Before that though, the festival was living up to the promise of a singular experience. Even on Friday, Halloween was dominating the mood at Voodoo, with seemingly every other person decked out into skeleton facepaint during Florence + The Machine’s set, including Florence herself. Though I’ve seen Florence headline several festivals this year, it never gets old. It’s actually the opposite; each successive time you see her, it’s easy to feel like you’re getting caught up in the maelstrom of this woman’s momentum; each show somehow feels more intense than the last. As it goes with pretty much any time Florence + The Machine headline a day at a festival, they essentially dominated the night and, to an extent, obliterate your memory of having seen anyone else onstage earlier. But there were other good things, too — the crowd-pleasing experience of seeing a field full of people sing along to “Float On” with Modest Mouse or a stage full of people dancing around Girl Talk; the writer-pleasing experience of Jason Isbell dedicating a song to the late, great Grantland.

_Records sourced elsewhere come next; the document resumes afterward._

## src/cpu_config.svh

```systemverilog
/*
  core configuration macros
  word and register id widths, reset program counter,
  data memory depth in words and the NOP encoding
*/

`ifndef CpuConfigSvh
`define CpuConfigSvh

// datapath word width
`define DataWidth 32

`define RegIdWidth 5

// first fetch address after reset
`define PcReset 32'h0000_0000

`define DataMemWords 256

// addi x0, x0, 0
`define NopInst 32'h0000_0013

`endif

```

## src/cpuPkg.sv

```systemverilog
/*
  shared types of the core
  word, register id, opcode, ALU op and access width enums,
  control flag struct and the instruction word union
*/

`include "cpu_config.svh"

package cpuPkg;

  typedef logic [`DataWidth-1:0] Word;
  typedef logic [`RegIdWidth-1:0] RegId;

  // base opcodes handled by the decoder
  typedef enum logic [6:0] {
    opLui    = 7'b0110111,
    opAuipc  = 7'b0010111,
    opJal    = 7'b1101111,
    opJalr   = 7'b1100111,
    opBranch = 7'b1100011,
    opLoad   = 7'b0000011,
    opStore  = 7'b0100011,
    opImm    = 7'b0010011,
    opReg    = 7'b0110011,
    opSystem = 7'b1110011
  } Opcode;

  typedef enum logic [4:0] {
    aluAdd, aluSub, aluSll, aluSlt, aluSltu, aluXor, aluSrl, aluSra, aluOr, aluAnd,
    aluPassB, aluBeq, aluBne, aluBlt, aluBge, aluBltu, aluBgeu
  } AluOp;

  // encoding follows funct3[1:0] of loads and stores
  typedef enum logic [1:0] {
    memByte = 2'b00,
    memHalf = 2'b01,
    memWord = 2'b10
  } MemWidth;

  typedef struct packed {
    logic regWen;
    logic needImm;
    logic isLoad;
    logic memWen;
    logic isUnsigned;
    logic isBranch;
    logic isJal;
    logic isJalr;
    logic isAuipc;
    logic isEbreak;
    logic notImpl;
  } CtrlFlags;

  typedef struct packed {
    logic [6:0] funct7;
    RegId       rs2;
    RegId       rs1;
    logic [2:0] funct3;
    RegId       rd;
    Opcode      opcode;
  } RType;

  typedef struct packed {
    logic [11:0] imm;
    RegId        rs1;
    logic [2:0]  funct3;
    RegId        rd;
    Opcode       opcode;
  } IType;

  typedef struct packed {
    logic [6:0] immHi;
    RegId       rs2;
    RegId       rs1;
    logic [2:0] funct3;
    logic [4:0] immLo;
    Opcode      opcode;
  } SType;

  typedef struct packed {
    logic [19:0] imm;
    RegId        rd;
    Opcode       opcode;
  } UType;

  // one instruction word, several field layouts
  typedef union packed {
    RType rType;
    IType iType;
    SType sType;
    UType uType;
  } InstWord;

endpackage

```

## src/alu.sv

```systemverilog
/*
  integer ALU
  add, sub, logic ops, shifts, set-less-than, pass of operand b
  and the six branch conditions as a 0 or 1 result
*/

`timescale 1ns/1ps

module alu import cpuPkg::*; (
  input AluOp op,
  input Word  a,
  input Word  b,
  output Word result
);

  logic [4:0] shamt;

  // only the low five bits shift
  assign shamt = b[4:0];

  always_comb begin
    case (op)
      aluAdd:   result = a + b;
      aluSub:   result = a - b;
      aluSll:   result = a << shamt;
      aluSlt:   result = Word'($signed(a) < $signed(b));
      aluSltu:  result = Word'(a < b);
      aluXor:   result = a ^ b;
      aluSrl:   result = a >> shamt;
      aluSra:   result = Word'($signed(a) >>> shamt);
      aluOr:    result = a | b;
      aluAnd:   result = a & b;
      aluPassB: result = b;
      aluBeq:   result = Word'(a == b);
      aluBne:   result = Word'(a != b);
      aluBlt:   result = Word'($signed(a) < $signed(b));
      aluBge:   result = Word'($signed(a) >= $signed(b));
      aluBltu:  result = Word'(a < b);
      aluBgeu:  result = Word'(a >= b);
      default:  result = '0;
    endcase
  end

endmodule

```

## config.mk

```make
export PLATFORM = sky130hd
export DESIGN_NAME = alu
export DESIGN_NICKNAME = d
export VERILOG_FILES = /design/src/cpuPkg.sv /design/src/alu.sv
export VERILOG_INCLUDE_DIRS = /design/src
export SDC_FILE = /design/constraint.sdc
export NUM_CORES = 1
export LEC_CHECK = 0
export BUFFER_PORTS_ARGS = -buffer_cell sky130_fd_sc_hd__buf_2
export CAP_MARGIN = 10
export CELL_PAD_IN_SITES_DETAIL_PLACEMENT = 1
export CELL_PAD_IN_SITES_GLOBAL_PLACEMENT = 1
export CORE_UTILIZATION = 25
export DETAILED_ROUTE_END_ITERATION = 6
export GPL_TIMING_DRIVEN = 1
export PLACE_DENSITY = 0.59
export SYNTH_ARGS = -nofsm -noshare
export SYNTH_HDL_FRONTEND = slang
export SYNTH_SLANG_ARGS = --single-unit
```

## constraint.sdc

```tcl
create_clock -name vclk -period 3.8
set_clock_uncertainty 0.05 [all_clocks]
set_input_delay 0.38 -clock vclk [all_inputs]
set_output_delay 0.38 -clock vclk [all_outputs]
set_load 0.01 [all_outputs]
```

==> results of run 1 <==
[cell usage in the layout (no fill, tap or decap), types with 13 or more instances in the layout]
master	n
buf_4	200
nor2_1	163
a21oi_1	106
buf_2	98
nand2_1	97
inv_1	94
ha_1	92
o21ai_0	77
mux4_2	51
mux2i_1	35
nand3_1	33
o211ai_1	30
nor3_1	28
o21ai_1	25
a21o_1	23
a22oi_1	22
a211oi_1	20
a221o_1	16
o31ai_1	15
nor2b_1	13
a211o_1	13
[routing by layer]
layer  vias to the layer above  track usage (%)  part of all wire, %
met5                         -                0                    0
met4                         0             6.24                  2.8
met3                        73             1.57                  7.3
met2                       548             44.1                   45
met1                      6244             39.1                   45
li1                       5523                -                    -
[final timing paths]
kind / start / endpoint / slack (ps) / cells after the start
max: a[0] / result[14] / 60 / 13
min: b[17] / result[17] / 1110 / 4
[tightest hold or removal path: stages]
cell and delay, ps:
buf_2 100, a22oi_1 80, nand4_1 90, buf_2 130
[cell usage after synthesis (all sizes together), types with 6 or more instances]
| library cell | count | area, um2 |
|---|---|---|
| a2111oi | 7 | 80.1 |
| a211o | 13 | 114 |
| a211oi | 24 | 185 |
| a21o | 23 | 173 |
| a21oi | 108 | 541 |
| a221o | 16 | 160 |
| a221oi | 10 | 87.6 |
| a222oi | 7 | 70.1 |
| a22oi | 23 | 173 |
| a31oi | 14 | 87.6 |
| and2 | 10 | 62.6 |
| buf | 30 | 170 |
| clkbuf | 81 | 304 |
| ha | 102 | 1280 |
| inv | 104 | 390 |
| mux2 | 14 | 158 |
| mux2i | 35 | 350 |
| mux4 | 55 | 1270 |
| nand2 | 97 | 364 |
| nand2b | 13 | 83.8 |
| nand3 | 33 | 165 |
| nor2 | 167 | 627 |
| nor2b | 14 | 87.6 |
| nor3 | 31 | 155 |
| nor4 | 15 | 100 |
| o2111ai | 14 | 123 |
| o211ai | 30 | 225 |
| o21a | 12 | 90.1 |
| o21ai | 107 | 536 |
| o21ba | 6 | 60.1 |
| o21bai | 11 | 82.6 |
| o221ai | 10 | 87.6 |
| o22ai | 8 | 50.1 |
| o31ai | 16 | 120 |
| o32ai | 6 | 52.6 |
| or2 | 6 | 37.5 |
[cell type report]
cell class,instances,area [um2]
Fill cell,4599,24600
Multi-Input combinational cell,1133,8920
Timing Repair Buffer,316,2300
Tap cell,468,586
Inverter,104,390
[kinds of logic after synthesis]
group	after synthesis	share of synthesized area, %
AOI/OAI and AO/OA	507	37.2
muxes	104	19.0
buffers and inverters	215	9.22
xor gates and xnor gates	3	0.280
and+or+nand+nor	415	20.3
adders and majority gates	104	14.0
[timing repair]
item                                   CTS  global route
buffers inserted                         1             3
setup endpoints to repair               16            17
pin swaps                                7            24
gates resized for setup                 17            67
endpoints found under the hold margin    0             0
[power breakdown]
| group | switching, mW | leakage (nW) | total, mW | internal (mW) |
|---|---|---|---|---|
| Combinational | 1.07 | 5.31 | 1.81 | 0.737 |
| Clock | 0 | 0 | 0 | 0 |
| Sequential | 0 | 0 | 0 | 0 |
[metrics by stage]
stage	TNS (ps)	setup WS [ps]	util, %	hold WS [ps]
after floorplan	-63.3	-63.3	-	867
after global placement	-2230	-309	32.0	1110
after detailed placement	-2250	-329	32.0	1110
after CTS	-21.1	-21.1	32.2	1110
after global routing	-4.98	-4.13	33.2	1130
final	0	64.5	33.2	1110
==> reports/qor.yml, run 1 <==
status:
  status: "finished clean"
logic_synthesis:
  synth.avg_cell_area_um2: 6.95
  ys_types: 86
  synth_cells: 1348
  syn-num-nets: 1521
  synth_seq_area_share_pct: 0
  yosysWarnings: 0
  syn_area_mm2: 0.00937
drt:
  via_count: 12400
  drtIter0Drc: 1319
  drt_first_pass_iters: 5
  routed_wl_mm: 53.1
  drc: 0
  vias_per_cell: 6.13
  avgRoutedWirePerCell_um: 26.3
  drt.antenna.violating_nets: 0
floorplanning:
  core.rowCount: 70
  start_util_pct: 25.5
  pin_count: 101
  die_y_um: 196
  coreArea_mm2: 0.0368
  design.die.area_mm2: 0.0383
  die_w_um: 196
sta:
  hold_viol: 0
  setup_violations: 0
  slew_violations: 0
  worst_pin_slew_ps: 919
  worst_slew_margin_rel_pct: 38.2
  period_needed_ps: 3740
  grt_setup_unrepaired: "yes"
  fmax_mhz: 268
  period_share_pct: 98.3
power_and_ir_drop:
  finalPower_mw: 1.81
  p_leak_nw: 5.31
  ir_worst_vdd_mv: 0.0534
  powerDensity_mw_per_mm2: 148
placement:
  io_buffers: 101
  placed_area_mm2: 0.0118
  gp_congestion: 0.999
  dp.cells: 2018
  hpwl_mm: 42.9
worst_setup_path:
  critPathRequiredTime_ps: 3370
  critPathSlowestCell: "fa_2"
  critPathTopFamily: "compound AO/OA/AOI/OAI gates"
  crit_fanout: 5
  cp_cell_sequence: "clkbuf_4 > ha_4 > fa_2 > a211oi_4 > o211ai_1 > a211oi_1 > buf_4 > o31ai_1 > a21oi_2 > nor2_1 > a211o_1 > a221o_1 > buf_2"
  critPathMaxStageDelay_ps: 420
  worstSetupPathType: "primary input to primary output"
  cp_num_buf_inv: 3
  cp-end-kind: "primary output"
  cp.arrival_ps: 3310
  cp-start-kind: "primary input"
layout:
  seq_cell_count: 0
  drive_gt1_share_pct: 29.4
  finalNonFillerCells: 2021
  diodes: 0
  clkbuf_count: 0
  design_area_mm2: 0.0122
  final_nets: 1728
  layout.area.seq_um2: 0
  area_growth_pct: 30.1
global_routing:
  gr-usage-all-layers_pct: 27.1
  antenna_found_initial: 0
  grt_pass1_vias: 12400
  grt_pass1_wl_mm: 80.0
  grt_overflow: 0
  grt_max_degree: 76
worst_hold_path:
  min_path_type: "primary input to primary output"
clocking:
  cts_hold_buf: 0
run:
  max_cap_violations: 0
(Power assumes the default switching activity.)
==> run 2: changes to the inputs <==
--- a/config.mk
+++ b/config.mk
@@ -6,6 +6,7 @@
 export SDC_FILE = /design/constraint.sdc
 export NUM_CORES = 1
 export LEC_CHECK = 0
+export ABC_AREA = 1
 export BUFFER_PORTS_ARGS = -buffer_cell sky130_fd_sc_hd__buf_2
 export CAP_MARGIN = 10
 export CELL_PAD_IN_SITES_DETAIL_PLACEMENT = 1
@@ -13,7 +14,7 @@
 export CORE_UTILIZATION = 25
 export DETAILED_ROUTE_END_ITERATION = 6
 export GPL_TIMING_DRIVEN = 1
-export PLACE_DENSITY = 0.59
+export PLACE_DENSITY = 0.63
 export SYNTH_ARGS = -nofsm -noshare
 export SYNTH_HDL_FRONTEND = slang
 export SYNTH_SLANG_ARGS = --single-unit
==> run 2 against run 1 <==
  * Final cell count is 27% higher
  * Largest cell class unchanged
  * Routed wire length is 14% higher
  * Critical endpoint is now result[0]
  * Flip-flop and latch count stayed put
  * Count of clock-buffer cells in the layout stayed put
  * Critical path type unchanged
==> reports/qor.yml, run 2 <==
sta:
  period_needed_ps: 3500  # was 3740 ps
  slew_violations: 0  # unchanged
  hold_viol: 0  # unchanged
  setup_tns_ps: 0  # unchanged
  fmax_mhz: 286  # was 268 MHz
  worst_slew_margin_rel_pct: 34.9  # was 38.2%
  worst_pin_slew_ps: 975  # was 919 ps
  whs_ps: 1250  # was 1110 ps
  setup_violations: 0  # unchanged
  setup_slack_ps: 303  # was 64.5 ps
  grt_setup_unrepaired: "no"  # was yes
  period_share_pct: 92.0  # was 98.3%
logic_synthesis:
  synthTopCellsByCount: "630 x nand2_1, 366 x nand3_1, 196 x nor2_1, 184 x inv_1, 117 x a21oi_1"  # was 167 x nor2_1, 108 x a21oi_1, 102 x ha_1, 97 x nand2_1, 95 x inv_1
  syn-num-nets: 2187  # was 1521
  synth.avg_cell_area_um2: 5.03  # was 6.95 um2
  synth_area_leader_cell: "nand2_1"  # was ha_1
  yosysWarnings: 0  # unchanged
  ys_types: 49  # was 86
  synth_cells: 2014  # was 1348
  synth_area_leaders: "nand2_1 23%, nand3_1 18%, ha_1 13%, nor2_1 7.3%, inv_1 6.8%"  # was ha_1 14%, mux4_2 11%, nor2_1 6.7%, a21oi_1 5.8%, o21ai_0 4.2%
  synth_seq_area_share_pct: 0  # unchanged
  synth_top_cell_area_share_pct: 23.4  # was 13.6%
  syn_area_mm2: 0.0101  # was 0.00937 mm2
  synth_most_common_cell: "nand2_1"  # was nor2_1
floorplanning:
  pin_count: 101  # unchanged
  design.die.area_mm2: 0.0413  # was 0.0383 mm2
  die_w_um: 203  # was 196 um
  core.rowCount: 73  # was 70
  start_util_pct: 25.4  # was 25.5%
  coreArea_mm2: 0.0398  # was 0.0368 mm2
  die_y_um: 203  # was 196 um
drt:
  drc: 0  # unchanged
  drt.antenna.violating_nets: 0  # unchanged
  drtIter0Drc: 1407  # was 1319
  drt_first_pass_iters: 5  # unchanged
  routed_wl_mm: 60.5  # was 53.1 mm
  vias_per_cell: 5.53  # was 6.13
  avgRoutedWirePerCell_um: 23.5  # was 26.3 um
  via_count: 14200  # was 12400
global_routing:
  grt_pass1_vias: 13900  # was 12400
  grt_max_degree: 73  # was 76
  grt_pass1_wl_mm: 89.5  # was 80.0 mm
  antenna_found_initial: 0  # unchanged
  gr-usage-all-layers_pct: 28.7  # was 27.1%
  grt_overflow: 0  # unchanged
worst_setup_path:
  critPathRequiredTime_ps: 3370  # about the same
  cp.arrival_ps: 3070  # was 3310 ps
  cp-start-kind: "primary input"  # unchanged
  worstSetupPathType: "primary input to primary output"  # unchanged
  cp-end-kind: "primary output"  # unchanged
  crit_fanout: 11  # was 5
layout:
  diodes: 0  # unchanged
  area_growth_pct: 8.38  # was 30.1%
  num-fill-cells: 5591  # was 4599
  layout.area.seq_um2: 0  # unchanged
  clkbuf_count: 0  # unchanged
  multi_input_area_mm2: 0.00876  # was 0.00892 mm2
  utilization_pct: 27.6  # was 33.2%
  final_nets: 2222  # was 1728
  final_cell_mix: "630 x nand2_1, 366 x nand3_1, 196 x nor2_1, 184 x inv_1, 117 x a21oi_1"  # was 200 x buf_4, 163 x nor2_1, 106 x a21oi_1, 98 x buf_2, 97 x nand2_1
  design_area_mm2: 0.0110  # was 0.0122 mm2
  layout_commonest_cell: "nand2_1"  # was buf_4
  finalNonFillerCells: 2572  # was 2021
  seq_cell_count: 0  # unchanged
  drive_gt1_share_pct: 9.33  # was 29.4%
clocking:
  cts_setup_buffers: 0  # was 1
  cts_hold_buf: 0  # unchanged
  cts_resized: 0  # was 17
worst_hold_path:
  min_path_type: "primary input to primary output"  # unchanged
placement:
  io_buffers: 101  # unchanged
  place_ws_ps: 360  # was -329 ps
  gp_congestion: 0.996  # was 0.999
  hpwl_mm: 50.8  # was 42.9 mm
  dp.cells: 2572  # was 2018
  placed_area_mm2: 0.0110  # was 0.0118 mm2
power_and_ir_drop:
  ir_worst_vdd_mv: 0.0495  # was 0.0534 mV
  powerDensity_mw_per_mm2: 139  # was 148 mW/mm2
  p_leak_nw: 5.80  # was 5.31 nW
  finalPower_mw: 1.52  # was 1.81 mW
run:
  max_cap_violations: 0  # unchanged
status:
  status: "finished clean"  # unchanged
run 2: cell type report:
cell class                      instances  area share (%)
Inverter                              212            7.41
Timing Repair Buffer                  126            6.77
Tap cell                              525            5.99
Multi-Input combinational cell       1709            79.8
run 2: logic make-up after synthesis:
kind of cell | share of synthesized area [%]
XOR/XNOR | 0.173
AO/OA/AOI/OAI | 17.7
AND/OR/NAND/NOR | 55.7
buffers and inverters | 13.5
adder cells (fa/ha/maj) | 13.0
run 2: worst paths after layout:
path / start / endpoint / slack [ps] / cells after the start
min: op[4] / result[0] / 1250 / 5
max: a[13] / result[0] / 300 / 14
run 2: power breakdown:
group | internal [mW] | switching (mW) | leakage, nW
registers | 0 | 0 | 0
logic | 0.416 | 1.10 | 5.80
clock network | 0 | 0 | 0
total | 0.416 | 1.10 | 5.80
run 2: per-layer routing:
layer	vias up	GRT usage (%)	share of wire, %
li1	6705	-	-
met1	6891	39.8	46
met2	539	46.6	44
met3	101	1.71	5.6
met4	0	9.88	4.3
met5	-	0	0
run 2: critical path, cell delays in order:
cell	delay, ps
buf_2	190
inv_1	160
ha_1	500
nor2_1	240
nand2_1	200
nor2_1	270
nand3_1	310
o21ai_1	220
nand2_1	70
nor2_1	80
nand3_1	100
nor2_1	100
nand3_1	90
buf_2	150
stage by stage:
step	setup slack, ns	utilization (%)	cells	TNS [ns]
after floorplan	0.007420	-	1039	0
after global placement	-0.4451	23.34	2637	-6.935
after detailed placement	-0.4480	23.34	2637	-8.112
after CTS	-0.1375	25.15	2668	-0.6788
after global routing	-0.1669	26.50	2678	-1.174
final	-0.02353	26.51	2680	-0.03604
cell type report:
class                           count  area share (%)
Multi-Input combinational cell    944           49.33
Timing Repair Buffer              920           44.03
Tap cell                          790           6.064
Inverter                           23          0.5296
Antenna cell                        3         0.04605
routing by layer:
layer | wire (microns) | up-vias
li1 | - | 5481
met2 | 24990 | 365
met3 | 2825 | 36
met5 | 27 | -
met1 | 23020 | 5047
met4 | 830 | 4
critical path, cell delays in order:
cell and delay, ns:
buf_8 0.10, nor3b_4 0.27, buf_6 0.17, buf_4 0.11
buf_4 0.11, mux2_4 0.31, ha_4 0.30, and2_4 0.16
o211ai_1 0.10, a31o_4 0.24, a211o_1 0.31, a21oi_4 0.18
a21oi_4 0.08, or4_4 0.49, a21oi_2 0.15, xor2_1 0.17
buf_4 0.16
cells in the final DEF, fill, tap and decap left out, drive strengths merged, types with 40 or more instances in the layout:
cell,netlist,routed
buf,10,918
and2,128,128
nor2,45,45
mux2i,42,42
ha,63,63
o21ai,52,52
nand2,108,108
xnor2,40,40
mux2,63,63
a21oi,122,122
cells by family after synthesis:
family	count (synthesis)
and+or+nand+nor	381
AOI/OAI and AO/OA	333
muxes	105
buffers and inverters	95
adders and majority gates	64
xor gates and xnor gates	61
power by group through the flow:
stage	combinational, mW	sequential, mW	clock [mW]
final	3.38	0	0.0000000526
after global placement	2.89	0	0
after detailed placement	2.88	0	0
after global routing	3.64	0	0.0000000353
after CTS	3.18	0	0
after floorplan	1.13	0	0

Voodoo’s lineup was uneven — why does Slightly Stoopid still have to be around? — but its quirks lead to a strange set of headliners unlike most other festivals in the States this year. Sure, that means that Third Eye Blind were set to have a high-billed set, but it also meant the chance to see Ozzy Osbourne on Halloween night. As it goes with these things, luck would have it that all the good stuff conflicted with each other Saturday night, so it took some running around. Beset by pouring rain almost all day and night, Voodoo’s second day quickly became a muddy hellscape full of people in crazy costumes, which made the whole thing sort of bizarre to witness. I watched Santigold with Halo’s Master Chief; she tried out a few new songs, and stuff like “Creator,” “Shove It,” and “L.E.S. Artistes” all had the kind of festival power to make you forget whatever kind of miserable conditions nature had brought down on you. Django Django’s effervescent art-rock was similarly uplifting; during that one, a trio of people dressed like Super Mario Bros. characters were smoking weed, and it’s kind of hilarious to see Luigi and Princess Peach hitting a piece. Public Image Ltd., one of those bands you wouldn’t really be able to catch at a lot of other festivals, surprisingly sounded unstoppable doing “Public Image” and “Rise” even though John Lydon always kinda looks like a grumpy old man who somehow wandered onstage.
After all that, the main attraction was Ozzy. By this time, it was impossible to have emerged from the day in any sort of comfortable state — standing water and ankle-deep mud were everywhere, it still rained on and off, everyone’s costumes were a mess. But there’s something so perfect about seeing Ozzy do a greatest hits set on Halloween, in what had become a gross field, that it was about as satisfying a conclusion to the weekend as I could think of, even if it wasn’t intended as such. Slash and Tom Morello joined him on various songs. Geezer Butler was there, too, and basically the whole middle of the set was them running through Black Sabbath classics from “N.I.B.” to “Snowblind” to the totemic “War Pigs.” The dude’s a legend, one of those artists where it’s a welcome chance to see them do their thing. And that the final moments of Voodoo turned out to be a furious encore featuring “Paranoid” and a volcano of fireworks is more climactic than a post-Halloween hangover of a day anyway.
Still, it’s a disappointment any time stuff like this goes down. Whenever you see Florence + The Machine, it feels like you’re watching a ritual that’s calling forth the elements and feeding off of them. Well, Florence did too good a job of that this weekend. This time, “What The Water Gave Me” was a pair of ruined sneakers and a day to kill in New Orleans. Thanks Florence! But, there are far worse cities to wind up with some time to kill, and far worse places to have a festival. Voodoo has the setting and vibe figured out. Hopefully next year it has better luck with nature.